*Work to complete*
Copy the data. Keep every character as given.

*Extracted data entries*
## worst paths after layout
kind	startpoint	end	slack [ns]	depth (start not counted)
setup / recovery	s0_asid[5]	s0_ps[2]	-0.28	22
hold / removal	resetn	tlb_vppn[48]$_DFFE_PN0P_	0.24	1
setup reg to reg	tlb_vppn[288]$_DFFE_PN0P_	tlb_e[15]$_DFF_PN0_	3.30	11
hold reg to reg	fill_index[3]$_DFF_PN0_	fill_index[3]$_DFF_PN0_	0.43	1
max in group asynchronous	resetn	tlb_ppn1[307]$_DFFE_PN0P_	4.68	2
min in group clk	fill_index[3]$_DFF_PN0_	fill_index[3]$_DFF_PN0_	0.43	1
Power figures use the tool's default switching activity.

*Task response*
## worst paths after layout
kind	startpoint	end	slack [ns]	depth (start not counted)
setup / recovery	s0_asid[5]	s0_ps[2]	-0.28	22
hold / removal	resetn	tlb_vppn[48]$_DFFE_PN0P_	0.24	1
setup reg to reg	tlb_vppn[288]$_DFFE_PN0P_	tlb_e[15]$_DFF_PN0_	3.30	11
hold reg to reg	fill_index[3]$_DFF_PN0_	fill_index[3]$_DFF_PN0_	0.43	1
max in group asynchronous	resetn	tlb_ppn1[307]$_DFFE_PN0P_	4.68	2
min in group clk	fill_index[3]$_DFF_PN0_	fill_index[3]$_DFF_PN0_	0.43	1
Power figures use the tool's default switching activity.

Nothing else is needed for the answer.